I feel like since most of the transportation industry REQUIRES drug testing then why don't we as ridesharers have to be tested. If I were to use Uber or Lyft (which I do on occasions) why in the world would I want someone who may be a druggie driving me around. I wouldn't, and their are too many irresponsible people out there, just look at the drinking and driving stats do you really think the people who do drugs aren't going to drive also?


----------



## pbracing33b (May 18, 2015)

RomanRon said:


> Urine testing cost approx $30 dollars x 160,000 approx drivers= $4.8 mil last I heard valuation of company 70 bil although this is on paper I don't think it would be a problem and why would they have to go world wide with this? that being said I don't see this happening ....until some idiot drivers kills someone and they find drugs in system post mortem


I would gladly welcome drug testing, and the sad part is, that is probably what is going to have to happen then Uber and Lyft will take a huge hit and then they will enforce a drug testing policy, I hate how companies are retroactive instead of proactive.


----------



## UberHammer (Dec 5, 2014)

pbracing33b said:


> I totally agree and quite frankly I'm not surprised the DOT hasn't tried to enforce some sort of drug policy since a lot of others in dot have to do that.

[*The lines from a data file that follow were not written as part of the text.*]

[config.mk]
export PLATFORM = sky130hd
export DESIGN_NAME = multi_channel_timer_bank
export DESIGN_NICKNAME = d
export VERILOG_FILES = /design/src/sv/mctb_pkg.sv /design/src/sv/multi_channel_timer_bank.sv
export SDC_FILE = /design/constraint.sdc
export NUM_CORES = 2
export LEC_CHECK = 0
export BUFFER_PORTS_ARGS = -buffer_cell sky130_fd_sc_hd__buf_2
export CAP_MARGIN = 20
export CELL_PAD_IN_SITES_DETAIL_PLACEMENT = 0
export CELL_PAD_IN_SITES_GLOBAL_PLACEMENT = 1
export CORE_ASPECT_RATIO = 1.25
export CORE_MARGIN = 4
export CORE_UTILIZATION = 53
export DETAILED_ROUTE_END_ITERATION = 8
export PLACE_DENSITY = 0.85
export SETUP_SLACK_MARGIN = 0.5
export SYNTH_ARGS = -nofsm -noshare
export SYNTH_HDL_FRONTEND = slang
export SYNTH_SLANG_ARGS = --single-unit
[constraint.sdc]
create_clock -name clk -period 10.65 [get_ports clk]
set_clock_uncertainty 0.2 [all_clocks]
set_input_delay 0.5325 -clock clk [delete_from_list [all_inputs] [get_ports clk]]
set_output_delay 0.5325 -clock clk [all_outputs]
set_load 0.01 [all_outputs]
[src/sv/mctb_pkg.sv]
// mctb_pkg: shared types and codes for the multi-channel timer bank.
// Holds the command/result item structs and the operation codes.
// No dependencies.
`timescale 1ns / 1ps

package mctb_pkg;

    // Operation codes carried in the command item
    typedef enum logic [2:0] {
        OP_TICK         = 3'd0,
        OP_CONFIGURE    = 3'd1,
        OP_REMOVE       = 3'd2,
        OP_START        = 3'd3,
        OP_STOP         = 3'd4,
        OP_RESTART      = 3'd5,
        OP_SET_INTERVAL = 3'd6,
        OP_SERVICE_ACK  = 3'd7
    } op_t;

    // Mode bit positions inside a channel's mode field
    localparam int MODE_PERIODIC  = 0;
    localparam int MODE_INTERRUPT = 1;
    localparam int MODE_PRECISE   = 2;

    typedef struct packed {
        logic [2:0]  operation;
        logic [2:0]  channel;
        logic [31:0] interval;
        logic        periodic;
        logic        interrupt_mode;
        logic        precise;
    } cmd_t;

    typedef struct packed {
        logic [7:0]  expired_mask;
        logic [7:0]  callback_mask;
        logic [7:0]  done_mask;
        logic [7:0]  running_mask;
        logic [63:0] tick_count;
    } result_t;

endpackage

[src/sv/multi_channel_timer_bank.sv]
// multi_channel_timer_bank: bank of countdown timer channels driven by one tick.
// Depends on mctb_pkg for the item structs and operation codes.
//
// Usage:
//   An item (tick or channel command) is presented on command and taken at a
//   rising edge with start high and busy low. busy stays low: the bank takes
//   one item every cycle.
//   Each item yields exactly one result item on result, flagged by done for a
//   single cycle. The item passes through the command register, then the
//   per-channel update into the result register. All channels update in
//   parallel in that step, so the count/reload decrement-and-compare of one
//   channel sets the cycle time.
//   The receiver cannot stall; results must be taken in the cycle they appear.
//   Reset (rst_n low) clears all channels, the tick counter, and any item in
//   flight. Commands to a channel at or above CHANNELS do nothing; channels
//   above seven cannot be addressed and do not show in the 8-bit masks.
`timescale 1ns / 1ps

module multi_channel_timer_bank
    import mctb_pkg::*;
#(
    parameter int CHANNELS = 8
)
(
    input  logic    clk,
    input  logic    rst_n,
    input  logic    start,
    output logic    busy,
    input  cmd_t    command,
    output logic    done,
    output result_t result
);

    localparam int MASK_W = (CHANNELS > 8) ? CHANNELS : 8;

    // Command register
    cmd_t cmd_reg;
    logic cmd_valid_reg;

    // Channel state
    logic [CHANNELS-1:0] alloc_reg,  alloc_next;
    logic [CHANNELS-1:0] active_reg, active_next;
    logic [CHANNELS-1:0] expd_reg,   expd_next;
    logic [31:0]         count_reg  [CHANNELS], count_next  [CHANNELS];
    logic [31:0]         reload_reg [CHANNELS], reload_next [CHANNELS];
    logic [2:0]          mode_reg   [CHANNELS], mode_next   [CHANNELS];
    logic [63:0]         ticks_reg, ticks_next;

    // Result register
    result_t result_reg, result_next;
    logic    done_reg;

    logic [CHANNELS-1:0] expired_vec, callback_vec;
    logic [MASK_W-1:0]   expired_ext, callback_ext, done_ext, running_ext;
    logic                is_tick;

    assign busy = 1'b0;

    // Input register: one item per cycle
    always_ff @(posedge clk or negedge rst_n)
    begin
        if (!rst_n)
        begin
            cmd_valid_reg <= 1'b0;
        end
        else
        begin
            cmd_valid_reg <= start & ~busy;
        end
    end

    always_ff @(posedge clk)
    begin
        if (start && !busy)
        begin
            cmd_reg <= command;
        end
    end

    assign is_tick = cmd_valid_reg && (cmd_reg.operation == OP_TICK);

    // Per-channel update
    always_comb
    begin
        logic [31:0] dec;
        logic        sel;
        ticks_next   = is_tick ? ticks_reg + 64'd1 : ticks_reg;
        alloc_next   = alloc_reg;
        active_next  = active_reg;
        expd_next    = expd_reg;
        expired_vec  = '0;
        callback_vec = '0;
        for (int i = 0; i < CHANNELS; i++)
        begin
            count_next[i]  = count_reg[i];
            reload_next[i] = reload_reg[i];
            mode_next[i]   = mode_reg[i];
            dec            = count_reg[i] - 32'd1;
            sel            = cmd_valid_reg && (int'(cmd_reg.channel) == i);

            if (is_tick)
            begin
                if (alloc_reg[i] && active_reg[i])
                begin
                    count_next[i] = dec;
                    if (dec == 32'd0)
                    begin
                        expd_next[i]   = 1'b1;
                        expired_vec[i] = 1'b1;
                        if (mode_reg[i][MODE_INTERRUPT])
                        begin
                            if (mode_reg[i][MODE_PERIODIC])
                                count_next[i] = reload_reg[i];
                            else
                                active_next[i] = 1'b0;
                            callback_vec[i] = 1'b1;
                        end
                        else if (mode_reg[i][MODE_PERIODIC])
                        begin
                            count_next[i] = reload_reg[i];
                            if (!mode_reg[i][MODE_PRECISE])
                                active_next[i] = 1'b0;
                        end
                        else
                        begin
                            active_next[i] = 1'b0;
                        end
                    end
                end
            end
            else if (sel && cmd_reg.operation == OP_CONFIGURE)
            begin
                alloc_next[i]  = 1'b1;
                active_next[i] = 1'b0;
                expd_next[i]   = 1'b0;
                reload_next[i] = cmd_reg.interval;
                count_next[i]  = cmd_reg.interval;
                mode_next[i]   = {cmd_reg.precise, cmd_reg.interrupt_mode,
                                  cmd_reg.periodic};
            end
            else if (sel && alloc_reg[i])
            begin
                case (cmd_reg.operation)
                    OP_REMOVE:
                    begin
                        alloc_next[i]  = 1'b0;
                        active_next[i] = 1'b0;
                        expd_next[i]   = 1'b0;
                    end
                    OP_START:
                    begin
                        if (count_reg[i] == 32'd0)
                            count_next[i] = reload_reg[i];
                        active_next[i] = 1'b1;
                        expd_next[i]   = 1'b0;
                    end
                    OP_STOP:
                    begin
                        active_next[i] = 1'b0;
                        expd_next[i]   = 1'b0;
                    end
                    OP_RESTART:
                    begin
                        count_next[i]  = reload_reg[i];
                        active_next[i] = 1'b1;
                        expd_next[i]   = 1'b0;
                    end
                    OP_SET_INTERVAL:
                    begin
                        reload_next[i] = cmd_reg.interval;
                    end
                    OP_SERVICE_ACK:
                    begin
                        // main-loop handling of a service-mode expiry
                        if (!mode_reg[i][MODE_INTERRUPT] && expd_reg[i])
                        begin
                            expd_next[i]    = 1'b0;
                            callback_vec[i] = 1'b1;
                            if (!mode_reg[i][MODE_PERIODIC])
                                active_next[i] = 1'b0;
                            else if (!mode_reg[i][MODE_PRECISE])
                                active_next[i] = 1'b1;
                        end
                    end
                    default:
                    begin
                    end
                endcase
            end
        end
    end

    // Result assembly: only channels 0..7 show in the masks
    always_comb
    begin
        expired_ext  = MASK_W'(expired_vec);
        callback_ext = MASK_W'(callback_vec);
        done_ext     = MASK_W'(expd_next);
        running_ext  = MASK_W'(active_next);
        result_next.expired_mask  = expired_ext[7:0];
        result_next.callback_mask = callback_ext[7:0];
        result_next.done_mask     = done_ext[7:0];
        result_next.running_mask  = running_ext[7:0];
        result_next.tick_count    = ticks_next;
    end

    // State and result registers
    always_ff @(posedge clk or negedge rst_n)
    begin
        if (!rst_n)
        begin
            alloc_reg  <= '0;
            active_reg <= '0;
            expd_reg   <= '0;
            ticks_reg  <= '0;
            done_reg   <= 1'b0;
            for (int i = 0; i < CHANNELS; i++)
            begin
                count_reg[i]  <= '0;
                reload_reg[i] <= '0;
                mode_reg[i]   <= '0;
            end
        end
        else
        begin
            alloc_reg  <= alloc_next;
            active_reg <= active_next;
            expd_reg   <= expd_next;
            ticks_reg  <= ticks_next;
            done_reg   <= cmd_valid_reg;
            for (int i = 0; i < CHANNELS; i++)
            begin
                count_reg[i]  <= count_next[i];
                reload_reg[i] <= reload_next[i];
                mode_reg[i]   <= mode_next[i];
            end
        end
    end

    always_ff @(posedge clk)
    begin
        if (cmd_valid_reg)
        begin
            result_reg <= result_next;
        end
    end

    assign done   = done_reg;
    assign result = result_reg;

    // Checks
    a_result_latency: assert property (@(posedge clk) disable iff (!rst_n)
        start |=> ##1 done)
        else $error("accepted item did not produce a result two cycles later");

    a_flags_need_alloc: assert property (@(posedge clk) disable iff (!rst_n)
        ((expd_reg | active_reg) & ~alloc_reg) == '0)
        else $error("done or running flag set on an unallocated channel");

    a_ticks_only_on_tick: assert property (@(posedge clk) disable iff (!rst_n)
        (ticks_reg != $past(ticks_reg)) |->
            ($past(is_tick) && ticks_reg == $past(ticks_reg) + 64'd1))
        else $error("tick counter moved without a tick item");

endmodule
==> results.md <==
* Yosys cell types at 98
* Top post-synthesis cells by count: dfrtp_1 (626), nand2_1 (577), a21oi_1 (415)
* Data arrival, critical path at 5.19 ns
* Rel. slew slack at 0.2213
* Tmin final at 4.859 ns
* Setup TNS at 0 ns
* Maximum clock path buffer count at 3
* Critical Path Sink: count_reg[21]
* Post-synth top area cell: dfrtp_1
* Core area at 0.08055 mm2
* Slew @ Worst Pin at 1.168 ns
* Clk slew on worst S/H paths at 0.06 ns
* Final Core Density at 0.5959
* Chip height at 327.6 um
* CTS tree: done
* Post-Syn Area at 0.04331 mm2
* Die Area at 0.08637 mm2
* Clock root buffer: clkbuf_16
* Antenna violations before repair at 1
* Final hold vios at 0
* H-tree Lvls at 3
* Syn Area/Cell at 9.188 um2
* Drt drc at 0
* Synth-to-layout area growth at 10.83%
* Pwr/cell area at 220.0 mW/mm2
* Routability cong. at 0.9645
* F_max at 0.2058 GHz
* First-pass GRT wire length at 219.6 mm
* Final setup vio count at 0
* FF-to-FF setup slack at 5.79 ns
* Leakage power total at 20.06 nW
* Slew Limit Fails at 0
* RSZ-0062 raised after global routing: false
* Design internal power at 6.565 mW
* Layout cells sized above 1 at 0.1498
* Tcrit/Tclk final at 0.4563
* Die X at 263.7 um
* RR Endpoint: count_reg[21]
* Detailed-route via count at 38350
* Worst setup EP type: register
* Clk_lat worst skew at 0.65 ns
* Hold Path Depth at 1
* Sequential group share of total power at 0.397
* Worst setup path startpoint: cmd_valid_reg
* Flops & latches, synth at 763
* Syn nets at 4782
* Cts bufs inserted at 81
* Worst Path Required at 10.98 ns
* TritonCTS Sinks at 763
* DR WL/cell at 24.21 um
* Ys async rst share at 0.8204
* Drt via density at 6.563
* Max VDD drop at 0.0001694 V
* Initial drt markers at 3662
* Rows at 116
* Post-synth top flop: dfrtp_1
* Vias in the first global route at 37250
* Total power at 10.56 mW
* DRT Wirelength at 141.5 mm
* Hold crit path type: register to register
* Net Sw Power at 3.995 mW
* Gate Count Post-Synth at 4713
* GR Util All Layers at 0.3192
* Critical path type: register to register
* Share of the synthesized area in the top cell type at 0.3617
* Worst-path fanout max at 78
* Combinational Power Share at 0.325
* Nets at 4782
* Post-synthesis sequential area ratio at 0.4567
* Crit start category: register
* Top-count cell post-synth: dfrtp_1
* Outcome: completed
* DRT Pass-1 Iters at 6
* Post-route ant nets at 0
* Grt total ovfl at 0
* Synth warn at 0
* # port buffers at 140
* FF-to-FF Start: cmd_valid_reg
* Top cells by area, synth: dfrtp_1 (36%), edfxtp_1 (9.5%), mux2_2 (6.5%), nand2_1 (5.0%), a21oi_1 (4.8%)
* Post-synth EDFFs at 137
* Clock network power share at 0.278
* HPWL Detailed at 88.64 mm
* Reg2Reg Depth at 11
* Max Cap Viol at 0
* Switching share of total power at 0.3783
* Initial core utilization at 0.5376
* Io pins at 142
* Largest net degree at the start of global routing at 159
## what timing repair did
action                                  CTS  global route
endpoints found under the setup margin    0             0
hold endpoints to repair                120             0
setup buffers                             0             0
hold buffers                             42             0
resized for setup                         0             0
## final cells by class
type / instances / area [um2]
fillers: 7000 / 32560
multi-input cells: 3502 / 21880
flip-flops and latches: 763 / 19780
clock buffers: 98 / 2173
repair buffers: 290 / 2022
well taps: 1062 / 1329
clock inverters: 52 / 526.8
inverters: 75 / 281.5
diodes: 1 / 2.502
## worst min-delay path by stage
| stage | from | to | slack, ns |
|---|---|---|---|
| global route | ticks_reg[63] | ticks_reg[63] | 0.29 |
| CTS | ticks_reg[63] | ticks_reg[63] | 0.26 |
| detailed placement | ticks_reg[63] | ticks_reg[63] | 0.25 |
| global placement | ticks_reg[63] | ticks_reg[63] | 0.24 |
| finish | ticks_reg[63] | ticks_reg[63] | 0.26 |
| floorplan | rst_n | active_reg[0] | 0.04 |
## per-layer routing
layer  vias up  wire (um)  global-route usage
li1      17420          -                   -
met1     18970      57030              0.4178
met2      1637      66540              0.5276
met3       331      10700             0.04772
met4         0       7198              0.1466
met5         -          0                   0
## cells in the final DEF (no fill, tap or decap), drive strengths merged, types with 42 or more instances in the layout
master       netlist  routed
clkbuf           312      98
buf               61     248
inv               75      80
nand3            277     277
dlygate4sd3        0      42
nor4             120     120
dfrtp            626     626
mux2             251     251
nand2            577     577
and3             105     105
nand4             91      91
edfxtp           137     137
nor2             295     295
nor3             157     157
xnor2            121     121
o221ai            67      67
a21oi            415     415
o21ai            250     250
xor2              77      77
## power groups by stage
| stage | Sequential (mW) | Combinational [mW] | Clock [mW] |
|---|---|---|---|
| 2_1_floorplan | 3.92 | 2.66 | 0 |
| 3_3_place_gp | 4.21 | 3.31 | 0 |
| 3_5_place_dp | 4.22 | 3.36 | 0 |
| 4_1_cts | 4.17 | 3.39 | 2.98 |
| 5_1_grt | 4.26 | 3.80 | 3.09 |
| 6_report | 4.19 | 3.43 | 2.93 |
## critical path, cell delays in order, from the launching register on
cell and delay [ns]:
dfrtp_4 0.67, buf_4 0.82, nor4b_2 0.44, buf_4 0.42, and3_1 0.21, buf_4 0.36
nor3_1 0.17, a21oi_2 0.57, buf_4 0.38, nand3_1 0.14, a311oi_1 0.26, nor2_1 0.06
## metrics by stage
step | worst slack [ns] | area (um2) | cells | hold WS (ns)
floorplan | 5.765 | 43310 | 4713 | 0.03691
global placement | 5.891 | 44760 | 5644 | 0.2441
detailed placement | 5.837 | 44870 | 5649 | 0.2485
CTS | 5.835 | 47990 | 5841 | 0.2610
global route | 5.471 | 47990 | 5842 | 0.2901
finish | 5.791 | 48000 | 5843 | 0.2601
## logic make-up (layout without fill, tap and decap cells)
group,Yosys count,in the layout,synth area share
other cells,1,2,0.00008659
fa+ha+maj,25,25,0.007223
xor+xnor,198,198,0.04005
mux,259,259,0.06712
buf+inv,448,515,0.04094
compound gates,1131,1131,0.1663
simple gates,1888,1888,0.2215
flops,763,763,0.4567
No activity file was read; power rests on OpenSTA's default activity.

DOT only has authority over inter-state commerce. As long as the Uber driver only works in one state, DOT can't do anything about it.


----------



## itniloe (May 13, 2015)

So do cab drivers have drug testing?


----------



## RamzFanz (Jan 31, 2015)

pbracing33b said:


> My question is if you have a problem taking a drug test then what are you trying to hide?


This is EXACTLY how they get you to surrender your rights. If you have nothing to hide, let me search you. If you have nothing to hide, let me search your car. If you have nothing to hide, let me search your house.

It has NOTHING to do with guilt. I don't do drugs. I do realise that when you surrender rights, you never get them back. They are there to protect the innocent, not the guilty.

Let me ask you this, when you get deactivated for a false positive from a contaminated sample, then how will you feel about voluntarily surrendering bodily fluids for testing over which you have no control or recourse and which is completely unnecessary.

This is fear mongering away your privacy without purpose. You're fixing something that isn't broken. The same reason we don't need fingerprint checks because there is no evidence they make anyone safer.


----------



## pbracing33b (May 18, 2015)

RamzFanz said:


> This is EXACTLY how they get you to surrender your rights. If you have nothing to hide, let me search you. If you have nothing to hide, let me search your car. If you have nothing to hide, let me search your house.
> 
> It has NOTHING to do with guilt. I don't do drugs. I do realise that when you surrender rights, you never get them back. They are there to protect the innocent, not the guilty.
> 
> ...


This has nothing to do with privacy, this has to do with safety, I think your over-exaggerating again. I would like to know for certain that my driver isn't impaired by drugs, PERIOD. IT IS A SAFETY ISSUE.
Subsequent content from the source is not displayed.